» WHAT THE EXERCISE ASKS
Go through the records and extract every line with the word "worse".

» PROVIDED INFORMATION
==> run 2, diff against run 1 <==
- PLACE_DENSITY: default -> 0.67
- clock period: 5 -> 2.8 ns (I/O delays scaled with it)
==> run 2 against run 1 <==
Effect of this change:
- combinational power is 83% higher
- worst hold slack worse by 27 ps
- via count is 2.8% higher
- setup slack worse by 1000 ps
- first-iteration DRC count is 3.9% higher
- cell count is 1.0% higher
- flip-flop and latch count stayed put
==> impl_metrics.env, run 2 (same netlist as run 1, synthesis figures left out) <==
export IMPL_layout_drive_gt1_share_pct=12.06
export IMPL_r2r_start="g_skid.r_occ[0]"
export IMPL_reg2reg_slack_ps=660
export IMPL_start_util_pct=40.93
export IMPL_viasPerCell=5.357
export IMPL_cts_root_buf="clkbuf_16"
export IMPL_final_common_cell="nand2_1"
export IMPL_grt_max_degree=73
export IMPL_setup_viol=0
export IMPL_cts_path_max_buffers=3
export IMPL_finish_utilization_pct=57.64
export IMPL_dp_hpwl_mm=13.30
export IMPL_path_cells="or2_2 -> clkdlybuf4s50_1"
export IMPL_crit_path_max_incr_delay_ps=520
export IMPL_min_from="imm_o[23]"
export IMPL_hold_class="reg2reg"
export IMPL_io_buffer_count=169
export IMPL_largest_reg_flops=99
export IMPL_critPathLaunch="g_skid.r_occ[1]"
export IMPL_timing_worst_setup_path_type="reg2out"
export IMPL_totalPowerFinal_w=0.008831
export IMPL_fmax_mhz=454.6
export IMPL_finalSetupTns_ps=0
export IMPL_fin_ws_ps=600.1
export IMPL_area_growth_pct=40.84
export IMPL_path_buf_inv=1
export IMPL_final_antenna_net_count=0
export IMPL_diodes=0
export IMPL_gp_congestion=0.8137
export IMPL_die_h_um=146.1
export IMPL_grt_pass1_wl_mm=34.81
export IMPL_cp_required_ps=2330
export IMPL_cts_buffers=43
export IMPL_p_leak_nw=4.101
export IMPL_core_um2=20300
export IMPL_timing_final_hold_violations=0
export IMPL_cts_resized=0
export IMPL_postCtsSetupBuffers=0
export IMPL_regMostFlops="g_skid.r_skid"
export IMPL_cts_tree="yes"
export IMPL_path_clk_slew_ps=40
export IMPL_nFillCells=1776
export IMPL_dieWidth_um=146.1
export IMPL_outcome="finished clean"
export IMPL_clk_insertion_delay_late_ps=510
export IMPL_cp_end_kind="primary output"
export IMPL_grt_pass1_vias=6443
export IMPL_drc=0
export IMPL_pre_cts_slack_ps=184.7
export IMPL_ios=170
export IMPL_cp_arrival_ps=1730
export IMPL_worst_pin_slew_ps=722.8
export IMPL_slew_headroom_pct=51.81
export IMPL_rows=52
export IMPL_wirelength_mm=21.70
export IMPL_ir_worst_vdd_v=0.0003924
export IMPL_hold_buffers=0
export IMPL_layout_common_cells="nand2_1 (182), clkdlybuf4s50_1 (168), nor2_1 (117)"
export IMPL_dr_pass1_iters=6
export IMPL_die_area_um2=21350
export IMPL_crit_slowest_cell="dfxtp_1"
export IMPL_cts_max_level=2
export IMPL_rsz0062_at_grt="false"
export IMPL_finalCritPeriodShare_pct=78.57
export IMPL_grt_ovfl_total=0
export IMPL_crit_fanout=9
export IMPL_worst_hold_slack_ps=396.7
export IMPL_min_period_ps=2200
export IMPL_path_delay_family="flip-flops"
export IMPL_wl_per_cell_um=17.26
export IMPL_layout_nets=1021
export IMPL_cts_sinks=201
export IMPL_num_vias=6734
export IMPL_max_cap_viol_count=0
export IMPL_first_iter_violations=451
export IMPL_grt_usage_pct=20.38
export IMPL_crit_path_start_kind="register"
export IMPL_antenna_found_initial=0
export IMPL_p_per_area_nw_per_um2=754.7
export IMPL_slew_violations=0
### config.mk
export PLATFORM = sky130hd
export DESIGN_NAME = e203_nice_macc_core_flat
export DESIGN_NICKNAME = d
export VERILOG_FILES = /design/src/rtl/e203_nice_macc_if.sv /design/src/rtl/e203_nice_macc_core.sv /design/src/flat_wrapper.sv
export SDC_FILE = /design/constraint.sdc
export NUM_CORES = 1
export LEC_CHECK = 0
export ABC_AREA = 1
export BUFFER_PORTS_ARGS = -buffer_cell sky130_fd_sc_hd__buf_2
export CAP_MARGIN = 20
export CORE_UTILIZATION = 30
export CTS_BUF_LIST = sky130_fd_sc_hd__clkbuf_8
export CTS_CLUSTER_DIAMETER = 200
export CTS_CLUSTER_SIZE = 16
export DETAILED_ROUTE_END_ITERATION = 10
export SYNTH_ARGS = -nofsm -noshare
export SYNTH_HDL_FRONTEND = slang
export SYNTH_SLANG_ARGS = --single-unit
### constraint.sdc
create_clock -name clk -period 3.9 [get_ports clk]
set_input_delay 0.585 -clock clk [delete_from_list [all_inputs] [get_ports clk]]
set_output_delay 0.585 -clock clk [all_outputs]
set_load 0.05 [all_outputs]
[config.mk]
export PLATFORM = sky130hd
export DESIGN_NAME = dist_ram_fifo
export DESIGN_NICKNAME = d
export VERILOG_FILES = /design/src/rtl/dist_ram_pkg.sv /design/src/rtl/ram_dist_sdp.sv /design/src/rtl/dist_ram_fifo.sv
export SDC_FILE = /design/constraint.sdc
export NUM_CORES = 2
export LEC_CHECK = 0
export CORE_UTILIZATION = 40
export DETAILED_ROUTE_END_ITERATION = 12
export PLACE_DENSITY_LB_ADDON = 0.05
export SYNTH_ARGS = -nofsm -noshare
export SYNTH_HDL_FRONTEND = slang
export SYNTH_SLANG_ARGS = --single-unit
[constraint.sdc]
create_clock -name CLK -period 2.84 [get_ports CLK]
set_input_delay 0.284 -clock CLK [delete_from_list [all_inputs] [get_ports CLK]]
set_output_delay 0.284 -clock CLK [all_outputs]
set_load 0.01 [all_outputs]
[src/rtl/dist_ram_pkg.sv]
// Shared constants, pointer type and full-compare helper for dist_ram_fifo.
// Optional threshold flags are enabled with the DIST_RAM_FIFO_THRESH_EN macro.
package dist_ram_pkg;

    localparam int DEF_WIDTH = 8;
    localparam int DEF_AW    = 8;
    localparam int MAX_AW    = 10;

    // Wide enough for any legal AW; narrower pointers are zero-extended into it.
    typedef logic [MAX_AW:0] ptr_t;

    // Full when the address bits match and the wrap bits (bit aw) differ.
    function automatic logic ptr_full(input ptr_t w, input ptr_t r, input int unsigned aw);
        ptr_t mask;
        mask = ptr_t'((1 << aw) - 1);
        return ((w & mask) == (r & mask)) && (w[aw] != r[aw]);
    endfunction

endpackage

[src/rtl/ram_dist_sdp.sv]
// Simple dual-port distributed RAM: synchronous write port, asynchronous read port.
module ram_dist_sdp
    import dist_ram_pkg::*;
#(
    parameter int WIDTH = DEF_WIDTH,
    parameter int AW    = DEF_AW
) (
    input  logic             CLK,
    input  logic             WE,
    input  logic [AW-1:0]    WA,
    input  logic [WIDTH-1:0] D,
    input  logic [AW-1:0]    RA,
    output logic [WIDTH-1:0] O
);

    logic [WIDTH-1:0] r_mem [0:(2**AW)-1];

    always_ff @(posedge CLK) begin
        if (WE) begin
            r_mem[WA] <= D;
        end
    end

    assign O = r_mem[RA];

endmodule

[src/rtl/dist_ram_fifo.sv]
// First-word-fall-through synchronous FIFO on distributed RAM with sticky OVF/UNF.
// Define DIST_RAM_FIFO_THRESH_EN to add registered AFULL/AEMPTY threshold flags.
module dist_ram_fifo
    import dist_ram_pkg::*;
#(
    parameter int WIDTH = DEF_WIDTH,
    parameter int AW    = DEF_AW
`ifdef DIST_RAM_FIFO_THRESH_EN
    ,
    parameter int AF_LVL = (2**AW) - 4,
    parameter int AE_LVL = 4
`endif
) (
    input  logic             CLK,
    input  logic             RST,
    input  logic [WIDTH-1:0] D,
    input  logic             WE,
    output logic             FULL,
    output logic [WIDTH-1:0] O,
    input  logic             RE,
    output logic             EMPTY,
    output logic [AW:0]      COUNT,
    output logic             OVF,
    output logic             UNF
`ifdef DIST_RAM_FIFO_THRESH_EN
    ,
    output logic             AFULL,
    output logic             AEMPTY
`endif
);

    logic [AW:0] r_wptr;
    logic [AW:0] r_rptr;
    logic [AW:0] r_count;
    logic        r_full;
    logic        r_empty;
    logic        r_ovf;
    logic        r_unf;

    logic        w_wr_ok;
    logic        w_rd_ok;
    logic [AW:0] w_wptr_nxt;
    logic [AW:0] w_rptr_nxt;
    logic [AW:0] w_count_nxt;

    // Accepts use only registered flags, so WE/RE never reach FULL/EMPTY/COUNT combinationally.
    assign w_wr_ok    = WE & ~r_full;
    assign w_rd_ok    = RE & ~r_empty;
    assign w_wptr_nxt = r_wptr + {{AW{1'b0}}, w_wr_ok};
    assign w_rptr_nxt = r_rptr + {{AW{1'b0}}, w_rd_ok};

    always_comb begin
        w_count_nxt = r_count;
        if (w_wr_ok && !w_rd_ok) begin
            w_count_nxt = r_count + {{AW{1'b0}}, 1'b1};
        end else if (w_rd_ok && !w_wr_ok) begin
            w_count_nxt = r_count - {{AW{1'b0}}, 1'b1};
        end
    end

    always_ff @(posedge CLK) begin
        if (RST) begin
            r_wptr  <= '0;
            r_rptr  <= '0;
            r_count <= '0;
            r_full  <= 1'b0;
            r_empty <= 1'b1;
            r_ovf   <= 1'b0;
            r_unf   <= 1'b0;
        end else begin
            r_wptr  <= w_wptr_nxt;
            r_rptr  <= w_rptr_nxt;
            r_count <= w_count_nxt;
            r_empty <= (w_wptr_nxt == w_rptr_nxt);
            r_full  <= ptr_full(ptr_t'(w_wptr_nxt), ptr_t'(w_rptr_nxt), AW);
            r_ovf   <= r_ovf | (WE & r_full);
            r_unf   <= r_unf | (RE & r_empty);
        end
    end

    ram_dist_sdp #(
        .WIDTH (WIDTH),
        .AW    (AW)
    ) u_ram (
        .CLK (CLK),
        .WE  (w_wr_ok),
        .WA  (r_wptr[AW-1:0]),
        .D   (D),
        .RA  (r_rptr[AW-1:0]),
        .O   (O)
    );

    assign FULL  = r_full;
    assign EMPTY = r_empty;
    assign COUNT = r_count;
    assign OVF   = r_ovf;
    assign UNF   = r_unf;

`ifdef DIST_RAM_FIFO_THRESH_EN
    logic r_afull;
    logic r_aempty;

    always_ff @(posedge CLK) begin
        if (RST) begin
            r_afull  <= 1'b0;
            r_aempty <= 1'b1;
        end else begin
            r_afull  <= (w_count_nxt >= (AW+1)'(AF_LVL));
            r_aempty <= (w_count_nxt <= (AW+1)'(AE_LVL));
        end
    end

    assign AFULL  = r_afull;
    assign AEMPTY = r_aempty;
`endif

endmodule
-- Yosys cells after proc, flatten, opt, wreduce, memory -nomap -nowiden
Memory sizes are Yosys's and may differ from the RTL's. A register that Yosys moved wholly into a read port is not among the register bits.
Cells that the tools add are included.
- register bits after elaboration: 31
- memory bits (writable): 2048
- input bits: 12
- output and inout port bits: 21
- word-level logic and storage cells: 34
- memories: 1
- $add $sub $neg: 4
- equal/unequal tests: 3
- muxes and demuxes: 5
- bitwise gates (word level): 8
- reduce and logical (&&, ||, !) cells: 6
- memories (name ; depth ; bits a word ; read ports ; clocked after Yosys merged registers in ; write ports ; RTL line ; source):
    u_ram.r_mem ; 256 ; 8 ; 1 ; 1 ; 1 ; ram_dist_sdp.sv:16 ; logic [WIDTH-1:0] r_mem [0:(2**AW)-1];
- operator list (kind ; count):
    $add 9x1->9 ; 2
    $mux 9 ; 2
    $add 9x1->9 const B ; 1
    $eq 9x9->1 ; 1
    $sub 9x1->9 const B ; 1
    $eq 8x8->1 ; 1
    $mux 8 ; 1
    $and 1x1->1 ; 4
    $logic_and 1x1->1 ; 3
    $logic_not 1->1 ; 2
    $mux 1 ; 2
    $not 1->1 ; 2
    $or 1x1->1 ; 2
    $reduce_bool 2->1 ; 1
    $ne 1x1->1 ; 1

-- Depth between registers and ports, before layout
- depth in word-level cells: 6
- mapped depth: 14
- depth with buffers taken out: 13

-- Hierarchy
From an unflattened synthesis, not the netlist that was laid out.
- cell total of the unflattened synthesis: 3907
- area, all modules: 81021.5 sq um
- by module, submodules not included (module ; instances ; cells each ; area each (sq um)):
    ram_dist_sdp ; 1 ; 3725 ; 79396.1
    dist_ram_fifo ; 1 ; 182 ; 1625.3

-- Least setup slack after synthesis
No wires, ideal clock.
- path kind: register to register
- from: register r_full, in the netlist FULL
- to: register r_count[8], in the netlist COUNT[8]
- setup time: 71 ps
- arrival: 2664 ps
- required time: 2769 ps
- setup slack: 105 ps
- cell stages (with the launch flop): 14
- cell sequence: dfxtp_1 -> nor2b_1 -> clkbuf_1 -> ha_1 -> inv_1 -> ha_1 -> nor2b_1 -> o21ai_0 -> a21boi_0 -> o21ai_0 -> a21oi_1 -> xnor2_1 -> or3_1 -> a21oi_1
- longest elaborated chain between the ends: 5
- elaborated cells on any way between the ends: 7
- those cells by class: mux (1); bitwise (2); reduce/logical (4)
- RTL lines (item ; RTL line ; source):
    from (decl) ; dist_ram_fifo.sv:35 ; logic r_full;
    from (signal assigned) ; dist_ram_fifo.sv:75 ; r_full <= ptr_full(ptr_t'(w_wptr_nxt), ptr_t'(w_rptr_nxt), AW);
    $not 1->1 * ; dist_ram_fifo.sv:47 ; assign w_wr_ok = WE & ~r_full;
    $and 1x1->1 * ; dist_ram_fifo.sv:47 ;
    $logic_not 1->1 ; dist_ram_fifo.sv:56 ; end else if (w_rd_ok && !w_wr_ok) begin
    $logic_and 1x1->1 ; dist_ram_fifo.sv:56 ;
    $reduce_bool 2->1 (no source line) ; -- ;
    to (signal assigned) ; dist_ram_fifo.sv:73 ; r_count <= w_count_nxt;
    to (decl) ; dist_ram_fifo.sv:34 ; logic [AW:0] r_count;
Every way passes the cells marked *; elsewhere a longest branch is shown, timed or not.
A chain may end at the register's enable or synchronous reset.

==> out/results.tsv <==
stage	metric	value	unit
outcome	status	finished with violations	
outcome	violated checks	setup timing	
synthesis	mapped cell area	0.0820	mm²
timing	Final min period	4.33	ns
clocking	clock sinks	2079	
synthesis	Syn Inst Count	3963	
synthesis	Post-synth EDFFs	2048	
power	PwrDens	685	mW/mm²
critical_path	CP Data Required Time	2.56	ns
synthesis	main flop type after synthesis	edfxtp_1	
critical_path	CP Cell Sequence	buf_12, buf_12, buf_12, buf_8, mux4_2, mux4_2, a221o_1, a21oi_4, buf_6, nor2_4, buf_2	
power	Leak Pwr	0.0327	µW
grt	number of global-route vias before repair	43697	
route	DR WL/cell	31.7	µm
critical_path	R2R Setup Slk	0.17	ns
placed_design	IO buf count	32	
finish	post-layout util	49.7	%
critical_path	reg-to-reg startpoint	r_rptr[1]	
route	vias per cell	5.52	
finish	number of fill cells	16570	
timing	RSZ-0062 raised after global routing	yes	
synthesis	Post-synth ARST share	0	%
finish	most frequent cells in the layout	edfxtp_1 (2,048), buf_4 (777), mux4_2 (430), nor2_1 (323), clkbuf_16 (224)	
floorplanning	Die W	455	µm
min_path	class of the worst hold path	in -> reg	
floorplanning	Initial Util	40.4	%
critical_path	Crit path largest cell delay	0.59	ns
synthesis	post-synthesis compound-gate area fraction	2.69	%
floorplanning	I/O Pins	33	
finish	P&R area growth vs syn	23.0	%
timing	crit path setup slack, layout	-1.49	ns
critical_path	largest fanout on the critical path	8	
power	Worst IR Drop VDD	622	µV
timing	fmax	231	MHz
timing	setup_tns	-11.27	ns
floorplanning	Cell Rows	165	
clocking	CTS tree	done	
critical_path	R2R Path End	FULL	
grt	GRT Total Usage	24.0	%
clocking	CTS Buf Count	221	
finish	commonest non-fill, non-tap cell in the layout	edfxtp_1	
synthesis	Seq cells post-synth	2079	
critical_path	worst path bufs/invs	6	
grt	largest net degree at the start of global routing	98	
finish	share of layout cells above drive strength 1	36.5	%
min_path	Hold Path Origin	RE	
min_path	hold endpoint	UNF	
finish	register area	0.0621	mm²
synthesis	simple-gate share of the synthesized area	3.05	%
route	DRC errors left	0	
clocking	Clk Latency, worst-skew pair	0.86	ns
critical_path	cell family with most CP delay	multiplexers	
clocking	clk slew on worst S/H paths	0.06	ns
grt	first-pass GRT wire length	345000	µm
timing	Rel. slew slack	35.6	%
synthesis	largest family of logic cells by synthesized area	multiplexers	
route	total wire length	247000	µm
synthesis	mux contribution to synthesized area	15.9	%
synthesis	Mapped Nets	3988	
timing	Tcrit/Tclk final	152	%
timing	WHS	0.0957	ns
timing	final setup vio count	8	
synthesis	Netlist cell types	73	
synthesis	YS warnings	0	
clocking	clk buf depth	3	
route	initial DRC count	4235	
flow_run	total of max-cap violations	0	
timing	worst slew pin tran	0.965	ns
critical_path	CP Class	reg -> out	
grt	total congestion overflow	0	
route	drt pass-1 iters	5	
finish	Multi-input gate area	0.0190	mm²
clocking	htree depth	4	
synthesis	syn_area_per_cell	20.7	µm²
synthesis	Post-Synth XOR/XNOR Area	0.310	%
floorplanning	die height	455	µm
critical_path	Top cell by count, worst path	buf_12	
synthesis	sequential cell area fraction in the yosys report	75.8	%
critical_path	slowest CP cell	mux4_2	
floorplanning	Die ar.	0.207	mm²
critical_path	Worst setup EP type	primary output	
min_path	Hold Path Cell Cnt	3	
route	DR vias	43016	
timing	Hold Vio Cnt, Final	0	
critical_path	instance count on the critical path	11	
critical_path	startpoint types	register	
placed_design	placed cell areas	0.0918	mm²
clocking	clock root cell	clkbuf_16	
finish	nets	4945	
placed_design	DP HPWL	162000	µm
critical_path	Arr. time, crit path	4.04	ns
timing	Final Max Tran Viols	0	
route	Routed Antenna Nets	0	
timing	Fin Clk Skew	0.0212	ns
critical_path	reg2reg path depth	11	
floorplanning	core area	0.203	mm²
finish	design area	0.101	mm²
placed_design	RePlAce Congestion	0.822	
grt	antenna violations before repair	9	
synthesis	Post-Synth Adder-Cell Area	0.208	%
power	Tot Pwr	69100	µW
synth_stat cells, drive strengths merged, types with 3 or more instances:
library cell / instances / share of area, %
a2111oi: 4 / 0.050
a211o: 3 / 0.032
a211oi: 24 / 0.22
a21oi: 69 / 0.42
a221o: 18 / 0.22
a221oi: 42 / 0.45
a22o: 3 / 0.032
a22oi: 23 / 0.21
a311oi: 7 / 0.075
a31oi: 6 / 0.046
and2: 5 / 0.038
buf: 144 / 1.5
clkbuf: 95 / 0.46
dfxtp: 31 / 0.76
edfxtp: 2048 / 75
ha: 12 / 0.18
inv: 11 / 0.050
mux2: 31 / 0.43
mux2i: 186 / 2.3
mux4: 470 / 13
nand2: 87 / 0.40
nand2b: 8 / 0.061
nand3: 52 / 0.32
nand3b: 3 / 0.027
nand4: 20 / 0.15
nor2: 332 / 1.5
nor2b: 29 / 0.22
nor3: 25 / 0.15
nor4: 6 / 0.046
o211ai: 4 / 0.037
o21ai: 65 / 0.40
o221ai: 7 / 0.075
o22ai: 17 / 0.13
o31ai: 5 / 0.046
o32ai: 4 / 0.043
xnor2: 17 / 0.18
xor2: 12 / 0.13
registers in the layout (all words and copies together), names as in the netlist:
| register | flops |
|---|---|
| EMPTY | 1 |
| COUNT | 9 |
| u_ram.r_mem | 2048 |
| UNF | 1 |
| r_wptr | 9 |
| r_rptr | 9 |
| FULL | 1 |
| OVF | 1 |
kinds of logic after synthesis:
group                      count (synthesis)
AOI/OAI and AO/OA                        321
muxes                                    687
buffers and inverters                    254
xor gates and xnor gates                  29
and+or+nand+nor                          580
adders and majority gates                 13
DFF                                     2079
worst max path at each step:
stage                     startpoint       end  slack (ns)
after detailed placement   r_rptr[0]      O[1]       -1.73
after floorplan                 FULL  COUNT[8]        0.10
after global placement     r_rptr[0]      O[1]       -1.80
after CTS                  r_rptr[0]      O[6]       -1.57
final                      r_rptr[0]      O[7]       -1.49
after global routing       r_rptr[0]      O[5]       -1.57
worst reg2reg max path, stage by stage, from the launching register on:
cell and delay [ns]:
dfxtp_4 0.42, buf_4 0.24, buf_4 0.19, buf_8 0.20, ha_2 0.26, nand3_1 0.14, xor2_2 0.19, xor2_1 0.16
nor4_2 0.31, nand3_1 0.11, nor3_1 0.19, buf_4 0.17
power by group:
group	total (µW)	internal, µW	switching (µW)
combinational	7000	3580	3430
clock	28200	16200	12100
sequential	33800	33800	66.2
repair_timing:
action | CTS | global route
endpoints found under the hold margin | 371 | 0
cloned | 7 | 1
hold buffers | 9 | 0
setup buffers | 47 | 23
setup endpoints to repair | 9 | 11
pin swaps | 37 | 45
resized for setup | 216 | 92
final cells by class:
class | count | share of cell area, %
inverters | 12 | 0.0521
repair buffers | 976 | 9.16
diodes | 4 | 0.00993
flip-flops and latches | 2079 | 61.6
multi-input cells | 1630 | 18.9
well taps | 2672 | 3.32
clock buffers | 281 | 5.77
clock inverters | 134 | 1.21
metrics by stage:
step                setup slack, ns  instances
global placement              -1.80       7288
detailed placement            -1.73       7288
finish                        -1.49       7788
floorplan                     0.105       3963
CTS                           -1.57       7765
global route                  -1.57       7785
layer usage:
metal / track usage, % / up-vias / wire length, µm
met5: 0 / - / 13
met4: 6.01 / 2 / 5880
met3: 4.89 / 285 / 15600
met2: 37.5 / 1312 / 115000
met1: 34.5 / 23019 / 110000
li1: - / 18398 / -
(Power assumes the default switching activity.)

» FINAL ANSWER
- worst hold slack worse by 27 ps
- setup slack worse by 1000 ps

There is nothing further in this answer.